Algunas veces, desde lejos, dan la impresión de ser morfologías pluricelulares amplificadas por el lente de un microscopio y, desde cerca, pueden remitir a esos retratos del universo que el telescopio Hubble ha conseguido capturar. Es esta metáfora cósmica la más clara en el trabajo de la artista, la idea de que el objeto repetido cientos o miles de veces pierde individualidad en la distancia y se amalgama hasta formar parte de un todo sagrado.
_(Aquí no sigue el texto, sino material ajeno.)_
`config.mk`:
```
export PLATFORM = sky130hd
export DESIGN_NAME = modular_exponentiation_core
export DESIGN_NICKNAME = d
export VERILOG_FILES = /design/src/rtl/core/mexp_pkg.sv /design/src/rtl/core/mexp_reduce.sv /design/src/rtl/core/mexp_lane.sv /design/src/rtl/core/modular_exponentiation_core.sv
export SDC_FILE = /design/constraint.sdc
export NUM_CORES = 1
export LEC_CHECK = 0
export BUFFER_PORTS_ARGS = -buffer_cell sky130_fd_sc_hd__clkbuf_2
export CORE_ASPECT_RATIO = 1.2
export CORE_MARGIN = 4
export CORE_UTILIZATION = 55
export DETAILED_ROUTE_END_ITERATION = 8
export GPL_ROUTABILITY_DRIVEN = 0
export PLACE_DENSITY = 0.77
export SLEW_MARGIN = 30
export SYNTH_ARGS = -nofsm -noshare
export SYNTH_HDL_FRONTEND = slang
export SYNTH_SLANG_ARGS = --single-unit
```
`constraint.sdc`:
```
create_clock -name clk -period 10.95 [get_ports clk]
set_input_delay 2.19 -clock clk [delete_from_list [all_inputs] [get_ports clk]]
set_output_delay 2.19 -clock clk [all_outputs]
set_load 0.01 [all_outputs]
```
También es evidente que la naturaleza funge como la fuente de inspiración primordial en la etapa de desarrollo conceptual de sus obras. Desde mucho antes de ser fabricadas, el interés plástico de Donovan busca emular estructuras de aspecto orgánico para ilustrar patrones de reproducción y crecimiento a nivel atómico, celular y cósmico, imágenes que sólo los lentes de un microscopio electrónico o un telescopio de alcance interestelar pueden ofrecernos. Pero este deseo de imitar es sólo un punto de partida, porque las obras de la artista —aunque evoquen formaciones geológicas, líquenes, bacterias, virus, constelaciones estelares o galaxias— sólo engañan al espectador y explotan de alguna manera su memoria fotográfica para establecer asociaciones mentales por medio de imágenes almacenadas a lo largo de una vida expuesta a incontables láminas de biología o sobre el universo. De esta forma, las piezas de la escultora pueden ser asimiladas como una especie de embuste, porque, en realidad, es sólo a través de estas referencias visuales que la artista está confeccionando un novísimo microcosmos y macrocosmos.